From an optimization exercise on the open Yosys and OpenROAD flow, aimed at small area, a short achievable clock period and few clock cycles; shortcuts taken in it are not production practice. Function was not checked in any run shown here: the RTL went through the layout flow alone. Power figures rest on the tool's default switching activity, not on a simulated workload.

`flow/config.mk`:
```
export PLATFORM = sky130hd
export DESIGN_NAME = round_filtered_step_chaser_core
export DESIGN_NICKNAME = round_filtered_step_chaser_core
export VERILOG_FILES = /design/flow/design.v
export SDC_FILE = /design/flow/constraint.sdc
export NUM_CORES = 4
export LEC_CHECK = 0
export ABC_CLOCK_PERIOD_IN_PS = 2400
export CAP_MARGIN = 20
export CORE_MARGIN = 2
export CORE_UTILIZATION = 40
export SETUP_SLACK_MARGIN = 2.6
export SLEW_MARGIN = 20
```
`flow/constraint.sdc`:
```
create_clock -name core_clock -period 5.0 [get_ports {clk}]
set_input_delay 1.0000 -clock core_clock [delete_from_list [all_inputs] [get_ports {clk}]]
set_output_delay 1.0000 -clock core_clock [all_outputs]
set_load 0.01 [all_outputs]
```
`flow/design.v`:
```
package rfsc_pkg;
	localparam logic [1:0] OP_TICK  = 2'd0;
	localparam logic [1:0] OP_PLAY  = 2'd1;
	localparam logic [1:0] OP_STOP  = 2'd2;
	localparam logic [1:0] OP_WRITE = 2'd3;
	localparam logic [1:0] EV_ACT        = 2'd0;
	localparam logic [1:0] EV_DEACT      = 2'd1;
	localparam logic [1:0] EV_NONE_FOUND = 2'd2;
endpackage
module round_filtered_step_chaser_core (
	input  logic        clk,
	input  logic        arst_n,
	input  logic        cfg_we,
	input  logic [4:0]  cfg_wdata,
	input  logic        s_tvalid,
	output logic        s_tready,
	input  logic [1:0]  s_tuser,
	input  logic [71:0] s_tdata,
	output logic        m_tvalid,
	input  logic        m_tready,
	output logic [1:0]  m_tuser,
	output logic [23:0] m_tdata,
	output logic        m_tlast
);
	localparam logic [14:0] RN_TOP = 15'h7fff;
	logic [15:0] t_dur [16];
	logic [14:0] t_lo  [16];
	logic [14:0] t_hi  [16];
	logic [1:0]  t_fl  [16];
	logic [3:0]  last_q;       
	logic        playing_q;
	logic        srch_q;       
	logic        tick_q;       
	logic [7:0]  cnt_q;        
	logic [16:0] el_q;
	logic [15:0] dcur_q;       
	logic        dfl_q;        
	logic [3:0]  cp_q;         
	logic [14:0] cr_q;
	logic        inc_q;        
	logic [14:0] clo_q;        
	logic [14:0] chi_q;
	logic        cact_q;
	logic        ov_q;         
	logic [1:0]  ok_q;
	logic [3:0]  os_q;
	logic [14:0] or_q;
	logic        ol_q;
	logic        pv_q;         
	logic [3:0]  ps_q;         
	logic        accept;
	logic        op_tick, op_play, op_stop, op_write;
	assign s_tready = !srch_q && !pv_q && (!ov_q || m_tready);
	assign accept   = s_tvalid && s_tready;
	assign op_tick  = accept && (s_tuser == rfsc_pkg::OP_TICK);
	assign op_play  = accept && (s_tuser == rfsc_pkg::OP_PLAY);
	assign op_stop  = accept && (s_tuser == rfsc_pkg::OP_STOP);
	assign op_write = accept && (s_tuser == rfsc_pkg::OP_WRITE);
	logic [3:0]  w_idx;
	logic [15:0] w_min, w_ex, w_max;
	logic [14:0] lo_m, hi_m, lo_x, hi_x, w_lo, w_hi;
	logic        ex_on, never;
	assign w_idx = s_tdata[3:0];
	assign w_min = s_tdata[35:20];
	assign w_ex  = s_tdata[51:36];
	assign w_max = s_tdata[67:52];
	assign lo_m  = w_min[15] ? 15'd0 : w_min[14:0];
	assign hi_m  = w_max[15] ? RN_TOP : w_max[14:0];
	assign ex_on = !w_ex[15];
	assign never = (w_max[15] && (w_max != 16'hffff)) || (w_ex[15] && (w_ex != 16'hffff));
	assign lo_x  = (ex_on && (w_ex[14:0] > lo_m)) ? w_ex[14:0] : lo_m;
	assign hi_x  = (ex_on && (w_ex[14:0] < hi_m)) ? w_ex[14:0] : hi_m;
	assign w_lo  = never ? RN_TOP : lo_x;
	assign w_hi  = never ? 15'd0 : hi_x;
	always_ff @(posedge clk) begin
		if (op_write) begin
			t_dur[w_idx] <= s_tdata[19:4];
			t_lo[w_idx]  <= w_lo;
			t_hi[w_idx]  <= w_hi;
			t_fl[w_idx]  <= s_tdata[69:68];
		end
	end
	logic        hit;
	logic        wrap;
	logic [3:0]  np;
	logic [14:0] nr;
	logic [3:0]  cur;          
	logic [14:0] rn;           
	assign hit  = (cr_q >= clo_q) && (cr_q <= chi_q);
	assign wrap = cp_q >= last_q;
	assign np   = wrap ? 4'd0 : cp_q + 4'd1;
	assign nr   = (wrap && (cr_q != RN_TOP)) ? cr_q + 15'd1 : cr_q;
	assign cur  = (cp_q == 4'd0) ? last_q : cp_q - 4'd1;
	assign rn   = inc_q ? cr_q - 15'd1 : cr_q;
	logic [16:0] el_inc;
	logic        adv;
	logic        try_c;        
	logic        is_tick;
	logic        nf;           
	logic        to_first;     
	logic [16:0] el_base;
	assign el_inc   = (el_q == 17'h1ffff) ? el_q : el_q + 17'd1;
	assign adv      = el_q >= {1'b0, dcur_q};
	assign try_c    = srch_q || (op_tick && playing_q && adv) || (op_play && !playing_q);
	assign is_tick  = srch_q ? tick_q : op_tick;
	assign nf       = srch_q && !hit && (cnt_q == 8'd255);
	assign to_first = (op_stop && playing_q) || nf;
	assign el_base  = srch_q ? el_q : el_inc;
	logic deact_ev;
	logic [3:0] old;
	assign deact_ev = is_tick && dfl_q;
	assign old      = srch_q ? ps_q : cur;
	always_ff @(posedge clk or negedge arst_n) begin
		if (!arst_n) begin
			last_q    <= 4'd0;
			playing_q <= 1'b0;
			srch_q    <= 1'b0;
			cp_q      <= 4'd0;
			cr_q      <= 15'd1;
			ov_q      <= 1'b0;
			pv_q      <= 1'b0;
		end else begin
			if (cfg_we) begin
				if (cfg_wdata == 5'd0) last_q <= 4'd0;
				else if (cfg_wdata > 5'd16) last_q <= 4'd15;
				else last_q <= 4'(cfg_wdata - 5'd1);
			end
			if (ov_q && m_tready) begin
				ov_q <= pv_q;
				pv_q <= 1'b0;
			end
			if (op_play && !playing_q) playing_q <= 1'b1;
			if (op_stop && playing_q) begin
				playing_q <= 1'b0;
				if (dfl_q) ov_q <= 1'b1;
			end
			if (try_c) begin
				srch_q <= !hit && !nf;
				if (hit) begin
					if (cact_q || deact_ev) ov_q <= 1'b1;
					pv_q <= cact_q && deact_ev;
				end else if (nf) begin
					playing_q <= 1'b0;
					ov_q      <= 1'b1;
				end
			end
			if (to_first) begin
				cp_q <= 4'd0;
				cr_q <= 15'd1;
			end else if (try_c) begin
				cp_q <= np;
				cr_q <= nr;
			end
		end
	end
	always_ff @(posedge clk) begin
		if (op_tick && playing_q) el_q <= el_inc;
		if (op_play && !playing_q) el_q <= 17'd0;
		if (op_write && (w_idx == cur)) begin
			dcur_q <= s_tdata[19:4];
			dfl_q  <= s_tdata[69];
		end
		if (to_first) begin
			clo_q  <= t_lo[0];
			chi_q  <= t_hi[0];
			cact_q <= t_fl[0][0];
		end else if (try_c) begin
			clo_q  <= t_lo[np];
			chi_q  <= t_hi[np];
			cact_q <= t_fl[np][0];
			inc_q  <= wrap && (cr_q != RN_TOP);
		end else if (op_write && (w_idx == cp_q)) begin
			clo_q  <= w_lo;
			chi_q  <= w_hi;
			cact_q <= s_tdata[68];
		end
		if (ov_q && m_tready) begin
			ok_q <= rfsc_pkg::EV_DEACT;
			os_q <= ps_q;
			ol_q <= 1'b1;
		end
		if (op_stop && playing_q) begin
			ok_q <= rfsc_pkg::EV_DEACT;
			os_q <= cur;
			or_q <= rn;
			ol_q <= 1'b1;
		end
		if (try_c) begin
			if (!srch_q) begin
				tick_q <= op_tick;
				ps_q   <= cur;
				cnt_q  <= 8'd1;
			end else begin
				cnt_q  <= cnt_q + 8'd1;
			end
			ok_q <= (cact_q || nf) ? {nf, 1'b0} : rfsc_pkg::EV_DEACT;
			os_q <= (cact_q || nf) ? cp_q : old;
			or_q <= cr_q;
			ol_q <= !(cact_q && deact_ev) || nf;
			if (hit) begin
				dcur_q <= t_dur[cp_q];
				dfl_q  <= t_fl[cp_q][1];
				if (is_tick) el_q <= el_base - {1'b0, dcur_q};
			end
		end
	end
	assign m_tvalid = ov_q;
	assign m_tuser  = ok_q;
	assign m_tdata  = {5'd0, or_q, os_q};
	assign m_tlast  = ol_q;
endmodule
```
-----
**Exercise**
Only lines with the word "else" are wanted. Find and copy them from the records above.

**Response box**
		end else begin
				else if (cfg_wdata > 5'd16) last_q <= 4'd15;
				else last_q <= 4'(cfg_wdata - 5'd1);
				end else if (nf) begin
			end else if (try_c) begin
		end else if (try_c) begin
		end else if (op_write && (w_idx == cp_q)) begin
			end else begin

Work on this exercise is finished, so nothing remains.